• [YOUR TASK] Beginning at the top of the material, repeat each line exactly, and stop once the line with "OP_CLEAR = 8'h20, OP_APP_U8" has been written.

• [TASK INPUT]
=======
What follows belongs to an exercise in optimizing a design on an open flow for small area, a short achievable clock period and few clock cycles; a production flow would make more cautious choices.
Only simulation tests tie the RTL to the original design; equivalence was not proved.
Power is estimated from default activity; no workload was simulated.

==> inputs of v6 <==
// mcl_crcfc
module mcl_crcfc #(
    parameter integer BUF_SIZE  = 64,      
    parameter integer XBUF_SIZE = 56,      
    parameter integer MAXSIZE   = 64,      
    parameter [7:0]   DELIM     = 8'h7C    
) (
    input  wire        clk,
    input  wire        rst,         
    input  wire        bus_req,
    input  wire        bus_we,
    input  wire [13:0] bus_addr,
    input  wire [31:0] bus_wdata,
    output wire        bus_ack,
    output reg  [31:0] bus_rdata
);
    localparam [2:0] C_OK = 3'd0, C_OVERSIZE = 3'd1, C_NOTFOUND = 3'd2, C_FORMAT = 3'd3,
                     C_RANGE = 3'd4, C_AUTH = 3'd5, C_ILLEGAL = 3'd6;
    localparam [7:0] OP_NOP = 8'h00, OP_SRESET = 8'h01,
                     OP_CRC_SEED = 8'h10, OP_CRC_INIT_N = 8'h11, OP_CRC_INIT_I = 8'h12,
                     OP_CRC_BYTE_N = 8'h13, OP_CRC_BYTE_I = 8'h14,
                     OP_CRC_RANGE_N = 8'h15, OP_CRC_RANGE_I = 8'h16,
                     OP_MSG_CSUM = 8'h18, OP_MSG_SETCSUM = 8'h19, OP_MSG_VERIFY = 8'h1A,
                     OP_CLEAR = 8'h20, OP_APP_U8 = 8'h21, OP_APP_U16 = 8'h22, OP_APP_I16 = 8'h23,
                     OP_APP_U32 = 8'h24, OP_APP_I32 = 8'h25, OP_APP_BOOL = 8'h26,
                     OP_APP_FLOAT = 8'h27, OP_APP_STR = 8'h28,
                     OP_LOCATE = 8'h30, OP_FIELD_COUNT = 8'h31, OP_RD_U8 = 8'h32,
                     OP_RD_U16 = 8'h33, OP_RD_I16 = 8'h34, OP_RD_U32 = 8'h35, OP_RD_I32 = 8'h36,
                     OP_RD_BYTES = 8'h37, OP_CUR_FIRST = 8'h38, OP_CUR_LAST = 8'h39,
                     OP_CUR_NEXT = 8'h3A, OP_CUR_PREV = 8'h3B;
    localparam [3:0] S_IDLE = 4'd0, S_CRC = 4'd1, S_MSGH = 4'd2, S_VER = 4'd3, S_APP = 4'd4,
  ...
Settings: LEC_CHECK=0, ABC_CLOCK_PERIOD_IN_PS=7000, CAP_MARGIN=10, CORE_MARGIN=2, CORE_UTILIZATION=40, PLACE_DENSITY=0.6, SETUP_SLACK_MARGIN=4.5, SLEW_MARGIN=10; clock period 12.0 ns.
run.sh (not shown) runs the stock make flow with config.mk's settings and CLKGATE_MAP_FILE= SYNTH_SCRIPT=/design/flow/synth_recipe.tcl, a recipe that flattens the netlist after the stock synthesis.
==> v15: changes against v6 <==
--- a/flow/design.v
+++ b/flow/design.v
@@ -151,19 +151,20 @@
         end
     endgenerate
     wire [7:0] dsize   = bflat[8*5 +: 8];
     wire       pay_bad = (dsize > 8'd58);
     wire       dnz     = (dsize != 8'd0);
+    wire [5:0]  eng_a = scan_r ? cur[5:0] + 6'd6 : cur[5:0];
     reg  [15:0] bws;
     reg  [3:0]  bbs, xbs;
     reg  [13:0] xws;
     reg  [31:0] bword, xword;
     reg  [7:0]  bbyte, xbyte;
     integer pi;
     always @(*) begin
-        for (pi = 0; pi < 16; pi = pi + 1) bws[pi] = idle ? (bus_addr[5:2] == pi) : (cur[5:2] == pi);
-        for (pi = 0; pi < 4; pi = pi + 1)  bbs[pi] = idle ? (bus_addr[1:0] == pi) : (cur[1:0] == pi);
+        for (pi = 0; pi < 16; pi = pi + 1) bws[pi] = idle ? (bus_addr[5:2] == pi) : (eng_a[5:2] == pi);
+        for (pi = 0; pi < 4; pi = pi + 1)  bbs[pi] = idle ? (bus_addr[1:0] == pi) : (eng_a[1:0] == pi);
         for (pi = 0; pi < 14; pi = pi + 1) xws[pi] = (state == S_APP) ? (kk[3:0] == pi) : (bus_addr[5:2] == pi);
         for (pi = 0; pi < 4; pi = pi + 1)  xbs[pi] = (bus_addr[1:0] == pi);
         bword = 32'd0;
         for (pi = 0; pi < 16; pi = pi + 1) bword = bword | (bflat[32*pi +: 32] & {32{bws[pi]}});
         bbyte = 8'd0;
@@ -850,13 +851,24 @@
                 end
             end
             S_SCAN: begin
                 ack_c = 1'b0;
                 if (kk == 6'd0) begin
-                    ack_c   = fnd_end;
+                    ack_c   = fnd_end || (seg_len == 6'd1);
                     state_n = S_IDLE;
                     found;
+                    if (!fnd_end) begin
+                        cur_n = {1'b0, fs} + 7'd7;
+                        hi_n  = {1'b0, seg_len} - 7'd1;
+                        if (dop == OP_RD_BYTES) begin
+                            xen  = 1'b1;
+                            kk_n = 6'd1;
+                        end else begin
+                            res_n = {24'd0, bbyte};
+                        end
+                        if (seg_len == 6'd1) state_n = S_IDLE;
+                    end
                 end else begin
                     cur_n  = hi + 7'd1;
                     hi_n   = {1'b0, ndne};
                     slen_n = ndne - hi[5:0] - 6'd1;
                     kk_n  = kk - 6'd1;
CAP_MARGIN = 20   (was 10)
CTS_CLUSTER_SIZE = 30   (was default)
SETUP_SLACK_MARGIN = 4.0   (was 4.5)
SLEW_MARGIN = 20   (was 10)
==> flow_summary.yaml <==
status:
  status: "failed layout checks"
  failed_checks: "capacitance limit, slew limit"
job:
  maxCapViolations: 1
timing:
  slew_violations: 66
floorplan:
  initial_utilization: 0.404
global_routing:
  grt_pass1_wl_mm: 519
the above is filed under v6
What follows belongs to an exercise in optimizing a design on an open flow for small area, a short achievable clock period and few clock cycles; a production flow would make more cautious choices. At most, simulation tests tie the RTL to the original design; equivalence was not proved. No functional check of the RTL was part of runs 3 to 6. Power and IR drop assume default switching activity.

## flow/run.sh

```bash
#!/bin/bash
# The standard layout (standard synthesis, floorplan, placement, CTS,
# routing), with timing repair aiming below the clock period: repair_timing
# is asked for a setup margin of MARGIN ns at the design's own clock.
set -uo pipefail
MARGIN=${MARGIN:-6.7}
bash standard.sh SETUP_SLACK_MARGIN=$MARGIN finish > standard_flow.log 2>&1
```

## standard.sh

```bash
#!/bin/bash
# synth_recipe.tcl (not shown) runs the flow's synth.tcl, then flattens the netlist and writes it again
# the make line also repeats each setting of config.mk as NAME=value (left out here)
make -C /OpenROAD-flow-scripts/flow DESIGN_CONFIG=/design/flow/config.mk WORK_HOME=/design/flow/orfs CLKGATE_MAP_FILE= SYNTH_SCRIPT=/design/flow/synth_recipe.tcl "${@:-finish}"
```

## config.mk

```make
export PLATFORM = sky130hd
export DESIGN_NAME = rx_framer
export DESIGN_NICKNAME = rx_framer
export VERILOG_FILES = /design/flow/design.v
export SDC_FILE = /design/flow/constraint.sdc
export NUM_CORES = 4
export LEC_CHECK = 0
export CAP_MARGIN = 20
export CORE_MARGIN = 2
export CORE_UTILIZATION = 50
export CTS_CLUSTER_DIAMETER = 150
export CTS_CLUSTER_SIZE = 25
export SETUP_SLACK_MARGIN = 5
export SLEW_MARGIN = 20
```

## constraint.sdc

```tcl
create_clock -name core_clock -period 10.0 [get_ports {clk}]
set_input_delay 2.0000 -clock core_clock [delete_from_list [all_inputs] [get_ports {clk}]]
set_output_delay 2.0000 -clock core_clock [all_outputs]
set_load 0.01 [all_outputs]
```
=======
• [FINISHED TASK]
What follows belongs to an exercise in optimizing a design on an open flow for small area, a short achievable clock period and few clock cycles; a production flow would make more cautious choices.
Only simulation tests tie the RTL to the original design; equivalence was not proved.
Power is estimated from default activity; no workload was simulated.

==> inputs of v6 <==
// mcl_crcfc
module mcl_crcfc #(
    parameter integer BUF_SIZE  = 64,      
    parameter integer XBUF_SIZE = 56,      
    parameter integer MAXSIZE   = 64,      
    parameter [7:0]   DELIM     = 8'h7C    
) (
    input  wire        clk,
    input  wire        rst,         
    input  wire        bus_req,
    input  wire        bus_we,
    input  wire [13:0] bus_addr,
    input  wire [31:0] bus_wdata,
    output wire        bus_ack,
    output reg  [31:0] bus_rdata
);
    localparam [2:0] C_OK = 3'd0, C_OVERSIZE = 3'd1, C_NOTFOUND = 3'd2, C_FORMAT = 3'd3,
                     C_RANGE = 3'd4, C_AUTH = 3'd5, C_ILLEGAL = 3'd6;
    localparam [7:0] OP_NOP = 8'h00, OP_SRESET = 8'h01,
                     OP_CRC_SEED = 8'h10, OP_CRC_INIT_N = 8'h11, OP_CRC_INIT_I = 8'h12,
                     OP_CRC_BYTE_N = 8'h13, OP_CRC_BYTE_I = 8'h14,
                     OP_CRC_RANGE_N = 8'h15, OP_CRC_RANGE_I = 8'h16,
                     OP_MSG_CSUM = 8'h18, OP_MSG_SETCSUM = 8'h19, OP_MSG_VERIFY = 8'h1A,
                     OP_CLEAR = 8'h20, OP_APP_U8 = 8'h21, OP_APP_U16 = 8'h22, OP_APP_I16 = 8'h23,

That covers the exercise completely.